About the artist
Hannah Rose Thomas is a British artist and human rights advocate. Hannah has just completed her PhD at the University of Glasgow, a scholarship with UNESCO. She has a BA was in Arabic and History from Durham and MA from the King’s Foundation School of Traditional Art in London, where she specialised in early Renaissance and iconography painting techniques.
While living in Jordan as an Arabic student in 2014, Hannah organised art projects with Syrian refugees for UNHCR. This experience led her to seek ways to combine her art and humanitarian work. Hannah subsequently began painting portraits of refugees she had met, to show the people behind the global crisis, whose personal stories are often shrouded by statistics.

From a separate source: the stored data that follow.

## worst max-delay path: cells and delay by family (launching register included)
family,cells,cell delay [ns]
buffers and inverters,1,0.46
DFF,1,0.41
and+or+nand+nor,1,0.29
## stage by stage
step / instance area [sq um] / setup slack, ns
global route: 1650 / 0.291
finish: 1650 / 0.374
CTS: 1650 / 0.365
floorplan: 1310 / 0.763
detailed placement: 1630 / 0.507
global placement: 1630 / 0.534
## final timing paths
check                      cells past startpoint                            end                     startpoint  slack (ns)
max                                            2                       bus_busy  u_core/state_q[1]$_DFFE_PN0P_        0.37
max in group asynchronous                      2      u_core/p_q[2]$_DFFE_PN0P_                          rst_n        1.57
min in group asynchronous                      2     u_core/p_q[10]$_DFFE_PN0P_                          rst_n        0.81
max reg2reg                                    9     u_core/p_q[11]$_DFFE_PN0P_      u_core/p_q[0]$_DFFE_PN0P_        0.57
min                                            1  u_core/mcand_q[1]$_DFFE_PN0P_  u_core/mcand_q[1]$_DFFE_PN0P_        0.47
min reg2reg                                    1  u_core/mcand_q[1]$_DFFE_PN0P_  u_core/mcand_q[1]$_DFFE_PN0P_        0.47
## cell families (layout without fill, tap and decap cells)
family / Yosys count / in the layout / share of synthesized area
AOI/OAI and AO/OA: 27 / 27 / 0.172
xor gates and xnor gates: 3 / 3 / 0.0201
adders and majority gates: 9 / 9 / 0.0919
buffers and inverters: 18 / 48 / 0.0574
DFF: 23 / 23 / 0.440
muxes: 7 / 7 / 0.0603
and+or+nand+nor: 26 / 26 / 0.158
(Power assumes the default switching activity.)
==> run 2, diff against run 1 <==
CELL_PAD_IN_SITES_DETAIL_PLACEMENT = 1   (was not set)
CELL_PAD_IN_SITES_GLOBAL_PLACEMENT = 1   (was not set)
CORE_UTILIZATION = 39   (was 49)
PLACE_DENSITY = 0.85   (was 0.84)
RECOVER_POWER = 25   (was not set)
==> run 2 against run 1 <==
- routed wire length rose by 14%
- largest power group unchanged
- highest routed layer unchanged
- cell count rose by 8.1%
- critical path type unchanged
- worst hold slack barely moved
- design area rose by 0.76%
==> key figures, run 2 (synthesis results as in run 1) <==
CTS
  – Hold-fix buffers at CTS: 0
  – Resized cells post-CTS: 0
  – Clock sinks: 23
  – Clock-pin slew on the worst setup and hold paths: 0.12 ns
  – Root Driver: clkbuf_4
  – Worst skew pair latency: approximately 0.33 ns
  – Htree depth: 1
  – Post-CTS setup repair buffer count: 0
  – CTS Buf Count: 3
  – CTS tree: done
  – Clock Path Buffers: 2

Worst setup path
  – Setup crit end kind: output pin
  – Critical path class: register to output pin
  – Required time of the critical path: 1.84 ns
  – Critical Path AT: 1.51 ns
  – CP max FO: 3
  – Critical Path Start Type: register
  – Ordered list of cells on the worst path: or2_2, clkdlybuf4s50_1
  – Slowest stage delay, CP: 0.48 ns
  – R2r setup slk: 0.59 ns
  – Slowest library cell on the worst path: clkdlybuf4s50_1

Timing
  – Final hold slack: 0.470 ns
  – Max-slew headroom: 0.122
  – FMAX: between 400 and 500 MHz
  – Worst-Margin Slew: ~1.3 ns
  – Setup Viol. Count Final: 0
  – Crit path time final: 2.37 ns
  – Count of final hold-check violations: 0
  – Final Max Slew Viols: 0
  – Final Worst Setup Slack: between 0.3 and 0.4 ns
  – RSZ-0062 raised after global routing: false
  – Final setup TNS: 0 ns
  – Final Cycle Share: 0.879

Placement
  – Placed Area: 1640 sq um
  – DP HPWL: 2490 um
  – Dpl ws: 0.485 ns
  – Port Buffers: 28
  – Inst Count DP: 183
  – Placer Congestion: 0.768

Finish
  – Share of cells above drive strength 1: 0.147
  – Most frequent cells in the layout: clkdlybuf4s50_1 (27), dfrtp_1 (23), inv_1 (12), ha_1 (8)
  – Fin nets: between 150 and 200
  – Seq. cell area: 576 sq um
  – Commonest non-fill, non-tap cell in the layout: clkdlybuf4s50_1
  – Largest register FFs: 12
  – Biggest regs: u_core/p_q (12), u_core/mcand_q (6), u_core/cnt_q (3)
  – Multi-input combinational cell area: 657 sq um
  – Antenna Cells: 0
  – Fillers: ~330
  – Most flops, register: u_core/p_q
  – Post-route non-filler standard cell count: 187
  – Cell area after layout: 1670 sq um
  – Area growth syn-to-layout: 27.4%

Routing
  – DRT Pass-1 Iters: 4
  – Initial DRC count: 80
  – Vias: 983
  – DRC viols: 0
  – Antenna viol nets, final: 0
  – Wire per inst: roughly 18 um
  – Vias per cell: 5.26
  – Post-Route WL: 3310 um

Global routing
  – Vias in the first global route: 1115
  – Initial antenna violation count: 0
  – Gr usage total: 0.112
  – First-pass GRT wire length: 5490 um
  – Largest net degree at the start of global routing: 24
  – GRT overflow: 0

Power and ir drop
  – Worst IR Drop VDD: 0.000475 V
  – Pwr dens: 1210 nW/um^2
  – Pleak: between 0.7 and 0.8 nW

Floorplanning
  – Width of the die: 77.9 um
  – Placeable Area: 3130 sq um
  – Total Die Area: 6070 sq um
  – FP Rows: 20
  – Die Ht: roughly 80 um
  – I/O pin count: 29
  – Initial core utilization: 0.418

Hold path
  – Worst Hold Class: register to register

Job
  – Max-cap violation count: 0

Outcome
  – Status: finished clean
==> src/rtl/regfile_scoreboard.sv <==
// Per-register pending bits plus their registered population count.
// An issue to a register wins over a write retiring the same register.
module regfile_scoreboard
    import regfile_pkg::*;
#(
    parameter int ADDR_W = DEF_ADDR_W
) (
    input  logic                   clk,
    input  logic                   rst,
    input  logic                   iss_en,
    input  logic [ADDR_W-1:0]      iss_addr,
    input  logic                   clr0_en,
    input  logic [ADDR_W-1:0]      clr0_addr,
    input  logic                   clr1_en,
    input  logic [ADDR_W-1:0]      clr1_addr,
    output logic [2**ADDR_W-1:0]   busy,
    output logic [ADDR_W:0]        busy_cnt
);

    localparam int DEPTH = 2**ADDR_W;
    localparam int CW    = ADDR_W + 1;

    logic [DEPTH-1:0] set_vec;
    logic [DEPTH-1:0] clr_vec;
    logic [DEPTH-1:0] busy_next;
    logic [CW-1:0]    rise;
    logic [CW-1:0]    fall;

    always_comb begin
        set_vec = '0;
        clr_vec = '0;
        if (iss_en)  set_vec[iss_addr]  = 1'b1;
        if (clr0_en) clr_vec[clr0_addr] = 1'b1;
        if (clr1_en) clr_vec[clr1_addr] = 1'b1;
        set_vec[REG_ZERO] = 1'b0;
        busy_next = (busy & ~clr_vec) | set_vec;
        // Net count change: one set at most, up to two distinct clears.
        rise = '0;
        fall = '0;
        for (int i = 0; i < DEPTH; i++) begin
            rise = rise + CW'(busy_next[i] & ~busy[i]);
            fall = fall + CW'(busy[i] & ~busy_next[i]);
        end
    end

    always_ff @(posedge clk or negedge rst) begin
        if (!rst) begin
            busy     <= '0;
            busy_cnt <= '0;
        end else begin
            busy     <= busy_next;
            busy_cnt <= busy_cnt + rise - fall;
        end
    end

endmodule

==> src/rtl/regfile_mp.sv <==
// Parametrised register file: NUM_RD combinational read ports, two write ports
// (wr1 has priority), r0 hardwired to zero. Bypass build: REGFILE_BYPASS_EN.
module regfile_mp
    import regfile_pkg::*;
#(
    parameter int DATA_W = DEF_DATA_W,
    parameter int ADDR_W = DEF_ADDR_W,
    parameter int NUM_RD = DEF_NUM_RD
) (
    input  logic                       clk,
    input  logic                       rst,
    input  logic [NUM_RD*ADDR_W-1:0]   rd_addr,
    output logic [NUM_RD*DATA_W-1:0]   rd_data,
    output logic [NUM_RD-1:0]          rd_busy,
    input  logic                       wr0_en,
    input  logic [ADDR_W-1:0]          wr0_addr,
    input  logic [DATA_W-1:0]          wr0_data,
    input  logic                       wr1_en,
    input  logic [ADDR_W-1:0]          wr1_addr,
    input  logic [DATA_W-1:0]          wr1_data,
    input  logic                       iss_en,
    input  logic [ADDR_W-1:0]          iss_addr,
    output logic [ADDR_W:0]            busy_cnt
);

    localparam int DEPTH = 2**ADDR_W;
    localparam logic [ADDR_W-1:0] ZERO_ADDR = ADDR_W'(REG_ZERO);

    logic [DATA_W-1:0] mem [DEPTH];
    logic [DEPTH-1:0]  busy;
    logic              wr0_live;
    logic              wr1_live;
    logic [ADDR_W-1:0] ra;

    // wr0 is dropped when wr1 targets the same register in the same cycle.
    assign wr1_live = wr1_en && (wr1_addr != ZERO_ADDR);
    assign wr0_live = wr0_en && (wr0_addr != ZERO_ADDR) &&
                      !(wr1_live && (wr1_addr == wr0_addr));

    always_ff @(posedge clk or negedge rst) begin
        if (!rst) begin
            for (int i = 0; i < DEPTH; i++) mem[i] <= '0;
        end else begin
            if (wr0_live) mem[wr0_addr] <= wr0_data;
            if (wr1_live) mem[wr1_addr] <= wr1_data;
        end
    end

    // Any enabled write retires the destination, even a dropped wr0.
    regfile_scoreboard #(.ADDR_W(ADDR_W)) u_scoreboard (
        .clk       (clk),
        .rst       (rst),
        .iss_en    (iss_en),
        .iss_addr  (iss_addr),
        .clr0_en   (wr0_en),
        .clr0_addr (wr0_addr),
        .clr1_en   (wr1_en),
        .clr1_addr (wr1_addr),
        .busy      (busy),
        .busy_cnt  (busy_cnt)
    );

    always_comb begin
        rd_data = '0;
        rd_busy = '0;
        ra      = '0;
        for (int k = 0; k < NUM_RD; k++) begin
            ra = rd_addr[slice_lo(k, ADDR_W) +: ADDR_W];
            if (rst && (ra != ZERO_ADDR)) begin
                rd_data[slice_lo(k, DATA_W) +: DATA_W] = mem[ra];
                rd_busy[k] = busy[ra];
`ifdef REGFILE_BYPASS_EN
                if (wr0_live && (wr0_addr == ra)) begin
                    rd_data[slice_lo(k, DATA_W) +: DATA_W] = wr0_data;
                    rd_busy[k] = iss_en && (iss_addr == ra);
                end
                if (wr1_live && (wr1_addr == ra)) begin
                    rd_data[slice_lo(k, DATA_W) +: DATA_W] = wr1_data;
                    rd_busy[k] = iss_en && (iss_addr == ra);
                end
`endif
            end
        end
    end

endmodule

==> config.mk <==
export PLATFORM = sky130hd
export DESIGN_NAME = regfile_mp
export DESIGN_NICKNAME = d
export VERILOG_FILES = /design/src/rtl/regfile_pkg.sv /design/src/rtl/regfile_scoreboard.sv /design/src/rtl/regfile_mp.sv
export SDC_FILE = /design/constraint.sdc
export NUM_CORES = 2
export LEC_CHECK = 0
export ABC_AREA = 1
export BUFFER_PORTS_ARGS = -buffer_cell sky130_fd_sc_hd__buf_2
export CORE_UTILIZATION = 35
export CTS_BUF_LIST = sky130_fd_sc_hd__clkbuf_8
export DETAILED_ROUTE_END_ITERATION = 10
export GPL_TIMING_DRIVEN = 1
export PLACE_DENSITY = 0.53
export SYNTH_ARGS = -nofsm -noshare
export SYNTH_HDL_FRONTEND = slang
export SYNTH_SLANG_ARGS = --single-unit
==> constraint.sdc <==
create_clock -name clk -period 7.07 [get_ports clk]
set_clock_uncertainty 0.2 [all_clocks]
set_input_delay 0.707 -clock clk [delete_from_list [all_inputs] [get_ports clk]]
set_output_delay 0.707 -clock clk [all_outputs]
set_load 0.005 [all_outputs]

Hannah has organised art projects in Iraqi Kurdistan with Yazidi women who had escaped ISIS captivity; Rohingya refugees in Bangladeshi camps; and survivors of Boko Haram and Fulani sexual violence in Northern Nigeria. Her most recent project has been in Romania with Ukrainian refugee children.
Through her art Hannah gives voice to the voiceless, lionises the isolated and prescribes dignity to the persecuted and forcibly displaced. Hannah seeks to use art as a tool for advocacy, bringing their stories into places of influence in the Global North.
Hannah's portraits have been shown at places including the International Peace Institute in New York, UK Houses of Parliament, European Parliament, Scottish Parliament, Lambeth Palace, The Saatchi Gallery, Southwark Cathedral and Westminster Abbey. Three of Hannah’s paintings of Yazidi women were chosen by HM King Charles III for his exhibition Prince & Patron in Buckingham Palace in 2018.
Hannah’s exhibition Tears of Gold is part of an online exhibition for the UN with Google Arts & Culture 'The Future is Unwritten: Artists for Tomorrow' to mark the UN’s 75th Anniversary. Her debut art book Tears of Gold: Portraits of Yazidi, Rohingya and Nigerian Women was published in February 2024.
Hannah was selected for the Forbes 30 Under 30 2019 in recognition of her work using art as a tool for advocacy, and British Vogue Future Visionaries 2022. She was shortlisted for the Women of the Future Award 2020, the World Humanitarian Forum Youth Changemaker Award 2020 and nominated for the UN Women UK Awards 2020.